Data shown
= = = = =

===== src/qrs_pkg.sv =====
`timescale 1ns / 1ps
// ----------------------------------------------------------------------------
// Quadratic root solver package
// Widths, codes, pipeline stage types and the shared division step.
// ----------------------------------------------------------------------------
package qrs_pkg;

  localparam int COEF_BITS  = 16;
  localparam int FRAC_BITS  = 16;
  localparam int ROOT_BITS  = 48;
  localparam int SQRT_PAIRS = 26;

  localparam int SQRT_STEPS = SQRT_PAIRS + FRAC_BITS;
  localparam int RAD_W      = 2 * SQRT_STEPS;
  localparam int ROOT_W     = SQRT_STEPS;
  localparam int REM_W      = ROOT_W + 3;
  localparam int PROD_W     = 2 * COEF_BITS;
  localparam int D_W        = 2 * COEF_BITS + 3;
  localparam int BASE_W     = COEF_BITS + FRAC_BITS + 1;
  localparam int DEN_S      = COEF_BITS + 2;
  localparam int DMAG_W     = COEF_BITS + 1;
  localparam int DREM_W     = DMAG_W + 1;
  localparam int NUM_S      = ROOT_W + 2;
  localparam int NUM_W      = ROOT_W + 1;

  localparam logic [1:0] CNT_NONE = 2'd0;
  localparam logic [1:0] CNT_ONE  = 2'd1;
  localparam logic [1:0] CNT_TWO  = 2'd2;
  localparam logic [1:0] CNT_ALL  = 2'd3;

  typedef enum logic [2:0] {
    KIND_NONE,
    KIND_ALL,
    KIND_LIN,
    KIND_DBL,
    KIND_TWO
  } kind_t;

  typedef struct packed {
    logic                     valid;
    kind_t                    kind;
    logic signed [BASE_W-1:0] base;
    logic signed [DEN_S-1:0]  den;
    logic [RAD_W-1:0]         rad;
    logic [REM_W-1:0]         rem;
    logic [ROOT_W-1:0]        root;
  } sq_stage_t;

  typedef struct packed {
    logic [NUM_W-1:0]  num;
    logic [DREM_W-1:0] rem;
    logic [NUM_W-1:0]  q;
  } dv_lane_t;

  typedef struct packed {
    logic              valid;
    kind_t             kind;
    logic              neg1;
    logic              neg2;
    logic [DMAG_W-1:0] dmag;
    dv_lane_t          l1;
    dv_lane_t          l2;
  } dv_stage_t;

  function automatic dv_lane_t div_step(dv_lane_t cur, logic [DMAG_W-1:0] dmag);
    dv_lane_t          nxt;
    logic [DREM_W-1:0] rsh;
    logic              ge;
    rsh = {cur.rem[DREM_W-2:0], cur.num[NUM_W-1]};
    ge = rsh >= DREM_W'(dmag);
    nxt.rem = ge ? rsh - DREM_W'(dmag) : rsh;
    nxt.num = cur.num << 1;
    nxt.q = {cur.q[NUM_W-2:0], ge};
    return nxt;
  endfunction

endpackage


===== src/qrs_sqrt_cell.sv =====
`timescale 1ns / 1ps
// ----------------------------------------------------------------------------
// Square root cell
// One digit-by-digit square root step with its registered stage.
// ----------------------------------------------------------------------------
module qrs_sqrt_cell (
  input  logic               clk,
  input  logic               rst,
  input  logic               en,
  input  qrs_pkg::sq_stage_t prev,
  output qrs_pkg::sq_stage_t stage
);
  import qrs_pkg::*;

  sq_stage_t        stage_next;
  logic [REM_W-1:0] rsh;
  logic [REM_W-1:0] trial;
  logic             ge;

  always_comb begin
    rsh = {prev.rem[REM_W-3:0], prev.rad[RAD_W-1 -: 2]};
    trial = REM_W'({prev.root, 2'b01});
    ge = rsh >= trial;
    stage_next = prev;
    stage_next.rad = prev.rad << 2;
    stage_next.rem = ge ? rsh - trial : rsh;
    stage_next.root = {prev.root[ROOT_W-2:0], ge};
  end

  always_ff @(posedge clk) begin
    if (rst) begin
      stage.valid <= 1'b0;
    end else if (en) begin
      stage <= stage_next;
    end
  end
endmodule


===== config.mk =====
export PLATFORM = sky130hd
export DESIGN_NAME = qrs_sqrt_cell
export DESIGN_NICKNAME = d
export VERILOG_FILES = /design/src/qrs_pkg.sv /design/src/qrs_sqrt_cell.sv
export SDC_FILE = /design/constraint.sdc
export NUM_CORES = 1
export LEC_CHECK = 0
export ABC_AREA = 1
export BUFFER_PORTS_ARGS = -buffer_cell sky130_fd_sc_hd__buf_4
export CORE_AREA = 10 10 168 170
export DETAILED_ROUTE_END_ITERATION = 8
export DIE_AREA = 0 0 178 180
export PLACE_DENSITY = 0.82
export SETUP_SLACK_MARGIN = 0.15
export SKIP_CTS_REPAIR_TIMING = 1
export SLEW_MARGIN = 40
export SYNTH_ARGS = -nofsm -noshare
export SYNTH_HDL_FRONTEND = slang
export SYNTH_SLANG_ARGS = --single-unit

===== constraint.sdc =====
create_clock -name clk -period 12.1 [get_ports clk]
set_input_delay 0.605 -clock clk [delete_from_list [all_inputs] [get_ports clk]]
set_output_delay 0.605 -clock clk [all_outputs]
set_load 0.1 [all_outputs]

==> key figures, run 1 <==
Status
  • Status: finished, final reports clean

Clocking
  • Clk_lat worst skew: between 0.5 and 0.6 ns
  • Root Driver: clkbuf_16
  • CTS H-Tree Depth: 1
  • Clk buf depth: 3
  • Cts bufs inserted: 24
  • TritonCTS Sinks: 224
  • Clk pin slew, worst setup/hold paths: 0.06 ns
  • CTS tree: done

Yosys
  • Cell taking the most area after synthesis: edfxtp_1
  • YS warnings: 0
  • Synth area leaders: edfxtp_1 (60%), nand2_1 (15%), inv_1 (7.9%)
  • Primary FF master, synth: edfxtp_1
  • Register area share after synthesis: 59.7%
  • Post-synthesis register bit count: 224
  • Synth Area in Compound Gates: 2.11%
  • Post-synthesis cell count: approximately 1.2k
  • Synth Area in Simple Gates: 22.5%
  • Mean Syn Cell Area: 9.24 um2
  • Ys async rst share: 0%
  • Xor/xnor share of the synthesized area: 1.71%
  • Yosys top cell area share: about 60%
  • Synth Area in Adders: 4.90%
  • Yosys cell types: 28
  • Multiplexer share of the synthesized area: 0%
  • Post-synth EDFFs: 223
  • Mapped Area: approximately 11000 um2
  • Main combinational cell family by area after synthesis: simple AND/OR/NAND/NOR gates

Worst setup path
  • Worst path required time: roughly 12 ns
  • Most used cell, CP: nand2_1
  • CP endpoint kind: flop
  • Crit start category: input pin
  • Crit path cell chain: buf_4, inv_1, ha_1, nand2_1, nor2_1, nand2_1, nor2_1, nand3_1, nand4_2, buf_4, clkinv_2, nand2_1, nand2_1
  • Crit Path Class: input pin to flop
  • Crit-path max FO: between 40 and 50
  • CP max-delay cell: clkinv_2
  • Slowest stage delay, CP: 0.71 ns
  • Crit path buffers/inverters: 4
  • CP arrival: about 3.7 ns
  • Critical path's top delay family: simple AND/OR/NAND/NOR gates

Cells and area
  • Most frequent cells in the layout: nand2_1 (464), buf_4 (451), inv_1 (237)
  • Largest Register: stage
  • Share of layout cells above drive strength 1: between 20% and 30%
  • Multi-input logic area: 3530 um2
  • FILL cells: 2109
  • Post-Layout Cell Count: 2036
  • Max reg flops: 224
  • Commonest non-fill, non-tap cell in the layout: nand2_1
  • Area Growth Syn to Fin: 40.2%
  • Final #Nets: 1960
  • Regs by FF count: stage: 224 flops
  • Storage cell area: 6720 um2

GRT
  • GRT overflow: 0
  • GRT Resource Usage Total: 26.0%
  • Number of global-route vias before repair: 9684
  • Initial antenna violation count: 3
  • First-pass GRT wire length: 61600 um
  • Pin count of the biggest net entering global routing: 102

Pwr
  • Pwr dens: 156 nW/um2
  • Peak VDD IR: 0.116 mV
  • Reg power frac: 38.2%
  • Leak Pwr: 0.00784 uW
  • Comb power frac: between 30% and 40%
  • Internal power: 1520 uW
  • Psw: between 900 and 1000 uW
  • Sw Ratio: 38.3%
  • Clk pwr share: between 20% and 30%

STA
  • Setup slack after layout: 8.73 ns
  • Setup violations, final: 0
  • Unrepaired setup endpoints after global routing: false
  • Final hold vios: 0
  • Final worst-path cycle share: roughly 28%
  • Max Fclk: just under 300 MHz
  • Relative slew slack: 54.3%
  • Total negative slack: 0 ns
  • Clk_skew: 0 ns
  • Min Clock Period, post-route: 3.37 ns
  • Least-Margin Pin Slew: just under 0.7 ns
  • Max Slew Vio Count: 0

Floorplanning
  • Row cnt: 58
  • Die Wd: ~180 um
  • Core Area: 24900 um2
  • Initial Utilization: between 40% and 50%
  • Num ports: ~460
  • Die area: 32000 um2
  • Die height: 180 um

Route
  • Total wire length: 43700 um
  • DR DRC count: 0
  • DR vias/cell: 4.82
  • First-pass iteration count of the detailed router: 6
  • Routed Antenna Nets: 0
  • Routed WL per cell: 21.5 um
  • Drt initial violations: 710
  • Via count: roughly 9.8k

Worst hold path
  • Hold crit path type: input pin to flop

Placed design
  • Detailed placement HPWL: 36300 um
  • Worst slack, placed: 8.46 ns
  • Placer Congestion: 0.939
  • Dpl cells: slightly below 2k
  • Number of port buffers: 450

Job
  • Max cap viols: 0
==> cells in the mapped netlist (2+ instances only) <==
master,number
nand3_1,58
nor4_1,2
nor3_1,2
xor2_1,22
nand4_1,8
nand2_2,3
o21ai_0,7
o21bai_1,5
inv_1,237
nor2_2,9
buf_4,6
nand2_1,464
ha_1,44
edfxtp_1,223
buf_6,5
a21oi_1,30
nor2_1,75
nand3b_1,5
inv_2,3
==> metrics by stage <==
stage / utilization (%) / hold WS (ns) / power (uW) / instance area, um2
final: 63.3 / 0.231 / 2460 / 15800
after global routing: 63.3 / 0.218 / 2550 / 15800
after CTS: 63.3 / 0.220 / 2480 / 15700
after detailed placement: 60.3 / 0.490 / 1770 / 15000
after global placement: 60.1 / 0.446 / 1760 / 15000
after floorplan: - / 0.674 / 1560 / 11200
==> path summary, 6_finish.rpt <==
check	from	endpoint	slack (ns)	depth (start not counted)
setup reg to reg	stage[225]	stage[225]	11.48	2
setup / recovery	prev[21]	stage[80]	8.73	13
hold reg to reg	stage[225]	stage[225]	0.50	2
hold / removal	prev[106]	stage[108]	0.23	1
==> layer usage <==
layer  global-route usage, %  up-vias  share of wire (%)
met5                       0        -              0.087
met4                    7.94        6                3.4
met3                    8.57       81                9.5
met2                    46.9      394                 51
met1                    27.8     4545                 36
li1                        -     4781                  -
==> kinds of logic (layout without fill, tap and decap cells) <==
group / after synthesis / count (layout)
xor gates and xnor gates: 22 / 22
buffers and inverters: 252 / 738
other: 1 / 4
AOI/OAI and AO/OA: 44 / 44
adders and majority gates: 44 / 44
and+or+nand+nor: 630 / 630
DFF: 224 / 224
==> cell type report <==
| class | count | area share (%) |
|---|---|---|
| Timing Repair Buffer | 454 | 21.9 |
| Tap cell | 330 | 2.62 |
| Inverter | 241 | 5.75 |
| Clock buffer | 31 | 3.98 |
| Sequential cell | 224 | 42.6 |
| Multi-Input combinational cell | 742 | 22.4 |
| Antenna cell | 2 | 0.0317 |
| Clock inverter | 12 | 0.754 |
==> power by group through the flow <==
stage / clock [uW] / sequential, uW / combinational (uW)
after floorplan: 0 / 1370 / 182
after global placement: 0 / 955 / 806
after detailed placement: 0 / 957 / 814
after CTS: 721 / 942 / 816
after global routing: 754 / 946 / 852
final: 710 / 941 / 813
==> worst register-to-register path: cells and delay by family (launching register included) <==
family	cells	cell delay, ns
flip-flops	1	0.34
AND/OR/NAND/NOR	1	0.07
AO/OA/AOI/OAI	1	0.14
(Power assumes the default switching activity.)
==> run 2, diff against run 1 <==
--- a/config.mk
+++ b/config.mk
@@ -5,12 +5,12 @@
 export SDC_FILE = /design/constraint.sdc
 export NUM_CORES = 1
 export LEC_CHECK = 0
-export ABC_AREA = 1
+export ABC_AREA = 0
 export BUFFER_PORTS_ARGS = -buffer_cell sky130_fd_sc_hd__buf_4
-export CORE_AREA = 10 10 168 170
+export CORE_AREA = 10 10 167 169
 export DETAILED_ROUTE_END_ITERATION = 8
-export DIE_AREA = 0 0 178 180
-export PLACE_DENSITY = 0.82
+export DIE_AREA = 0 0 177 179
+export PLACE_DENSITY = 0.79
 export SETUP_SLACK_MARGIN = 0.15
 export SKIP_CTS_REPAIR_TIMING = 1
 export SLEW_MARGIN = 40
==> constraint.sdc (replaced) <==
create_clock -name clk -period 2.97 [get_ports clk]
set_input_delay 0.1485 -clock clk [delete_from_list [all_inputs] [get_ports clk]]
set_output_delay 0.1485 -clock clk [all_outputs]
set_load 0.1 [all_outputs]
==> run 2 against run 1 <==
Worst setup slack got worse by 8.5 ns; clock power increased to 4.2 times the previous value; sequential power increased to 4.1 times the previous value; critical path type unchanged; highest routed layer unchanged.
==> key figures, run 2 <==
Worst hold path
  • Hold_sp: prev[77]
  • Hold crit path type: input pin to flop

Route
  • Routed WL per cell: between 20 and 25 um
  • DR vias/cell: 5.08
  • Drt initial violations: 748
  • DR DRC count: 0
  • Total wire length: about 43000 um
  • First-pass iteration count of the detailed router: 5
  • Routed Antenna Nets: 0
  • Via count: between 9k and 10k

Cells and area
  • Most frequent cells in the layout: buf_4 (482), dlygate4sd3_1 (224), edfxtp_1 (223)
  • Final #Nets: between 1.5k and 2k
  • Max reg flops: 224
  • Final cell area excluding filler cells: 16800 um2
  • Commonest non-fill, non-tap cell in the layout: buf_4
  • Area Growth Syn to Fin: 70.9%
  • Largest Register: stage
  • Post-Layout Cell Count: 1795
  • Regs by FF count: stage: 224 flops
  • Share of layout cells above drive strength 1: a little over a third

STA
  • Clk_skew: 0 ns
  • Min Clock Period, post-route: 2.71 ns
  • Final worst-path cycle share: 91.4%
  • Max Fclk: 368 MHz
  • Least-Margin Pin Slew: about 0.6 ns
  • Max Slew Vio Count: 0
  • Hold_ws: 0.0120 ns
  • Setup slack after layout: approximately 0.26 ns
  • Relative slew slack: 59.6%
  • Total negative slack: 0 ns
  • Unrepaired setup endpoints after global routing: false
  • Setup violations, final: 0
  • Final hold vios: 0

Yosys
  • YS warnings: 0
  • Post-synthesis cell count: 730
  • Post-synthesis register bit count: about 220
  • Most numerous cell in the Yosys netlist: edfxtp_1
  • Mean Syn Cell Area: 13.5 um2
  • Synth cell count leaders: edfxtp_1 (223), nand2_1 (68), o21ai_0 (57), a21oi_1 (51), inv_1 (51)
  • Cell taking the most area after synthesis: edfxtp_1
  • Post-synth EDFFs: 223
  • Yosys top cell area share: 67.9%
  • Mapped Area: 9860 um2
  • Yosys cell types: 55
  • Synth area leaders: edfxtp_1 (68%), ha_1 (5.6%), o21ai_0 (2.9%)
  • Ys async rst share: 0%
  • Primary FF master, synth: edfxtp_1
  • Register area share after synthesis: 68.1%

Floorplanning
  • Row cnt: 58
  • Die height: 179 um
  • Core Area: ~25000 um2
  • Initial Utilization: between 30% and 40%
  • Num ports: 455
  • Die Wd: 177 um
  • Die area: 31700 um2

Pwr
  • Psw: between 3000 and 4000 uW
  • Comb power frac: 34.0%
  • Leak Pwr: 0.00722 uW
  • Pwr dens: 612 nW/um2
  • Clk pwr share: 28.6%
  • Sw Ratio: 37.7%
  • Peak VDD IR: 0.461 mV
  • Reg power frac: 37.4%
  • Internal power: roughly 6400 uW

Clocking
  • Cts bufs inserted: 25
  • Clk buf depth: 3
  • Clk pin slew, worst setup/hold paths: 0.06 ns
  • CTS tree: done
  • Clk_lat worst skew: 0.53 ns
  • TritonCTS Sinks: 224
  • Root Driver: clkbuf_16
  • CTS H-Tree Depth: 1

GRT
  • Pin count of the biggest net entering global routing: 92
  • GRT overflow: 0
  • First-pass GRT wire length: 51000 um
  • Initial antenna violation count: 12
  • GRT Resource Usage Total: 21.7%
  • Number of global-route vias before repair: just under 8k

Placed design
  • Worst slack, placed: -0.0165 ns
  • Number of port buffers: 450
  • Dpl cells: 1520
  • Detailed placement HPWL: 30200 um
  • Area post-placement: 13800 um2
  • Placer Congestion: 0.934

Worst setup path
  • CP arrival: 2.99 ns
  • Worst r2r src: stage[225]
  • Crit Path Class: input pin to flop
  • Crit path from: prev[23]
  • Crit start category: input pin
  • Crit-path max FO: 5
  • CP endpoint kind: flop
  • Worst path required time: 3.25 ns

Status
  • Status: finished, final reports clean

Job
  • Max cap viols: 0
[run 2: power groups by stage]
stage | Clock (uW) | Combinational, uW | Sequential, uW
3_3_place_gp | 0 | 3180 | 3890
5_1_grt | 3120 | 3630 | 3870
6_report | 2950 | 3500 | 3860
2_1_floorplan | 0 | 623 | 5590
3_5_place_dp | 0 | 3200 | 3900
4_1_cts | 2990 | 3210 | 3840
[run 2: worst paths after layout]
kind / to / slack, ns / depth (start not counted)
worst max-delay path: stage[86] / 0.26 / 12
worst max register to register: stage[225] / 2.34 / 2
worst min register to register: stage[225] / 0.54 / 2
worst min-delay path: stage[79] / 0.01 / 3
[run 2: cell families (layout without fill, tap and decap cells)]
kind of cell,count (synthesis),in the layout,share of synthesized area [%]
AOI/OAI and AO/OA,185,185,11.5
muxes,7,7,0.749
DFF,224,224,68.1
xor gates and xnor gates,40,40,3.55
buffers and inverters,78,805,3.25
adders and majority gates,44,44,5.59
other,1,9,0.0380
and+or+nand+nor,151,151,7.22
[run 2: layout make-up]
type | instances | area, um2
repair buffers | 709 | 5920
well taps | 330 | 413
clock inverters | 13 | 106
fillers | 1653 | 7900
flip-flops and latches | 224 | 6720
clock buffers | 31 | 648
diodes | 7 | 17.5
multi-input cells | 429 | 2830
inverters | 52 | 195
[run 2: critical path: stages]
cell and delay [ns]:
dlygate4sd3_1 0.53, buf_4 0.11, inv_1 0.05, ha_1 0.36, nand2_1 0.10, nor3_1 0.24, nand4_1 0.19, a31o_2 0.27
a31o_2 0.24, o41ai_1 0.25, buf_4 0.17, mux2_2 0.32
[run 2: per-stage QoR]
stage | utilization [%] | total power, uW
3_3_place_gp | 55.9 | 7070
2_1_floorplan | - | 6210
5_1_grt | 68.1 | 10600
3_5_place_dp | 55.9 | 7110
4_1_cts | 59.0 | 10000
6_report | 68.1 | 10300
[run 2: metal layers]
metal  vias to the layer above  global-route usage, %  share of wire [%]
met1                      4416                   22.3                 36
met5                         -                      0               0.15
li1                       4140                      -                  -
met4                        10                   8.62                4.3
met2                       464                   38.2                 51
met3                        85                   9.29                8.6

= = = = =

What is needed
Using the records above, list each line that includes "Relative".

Output
  • Relative slew slack: 54.3%
  • Relative slew slack: 59.6%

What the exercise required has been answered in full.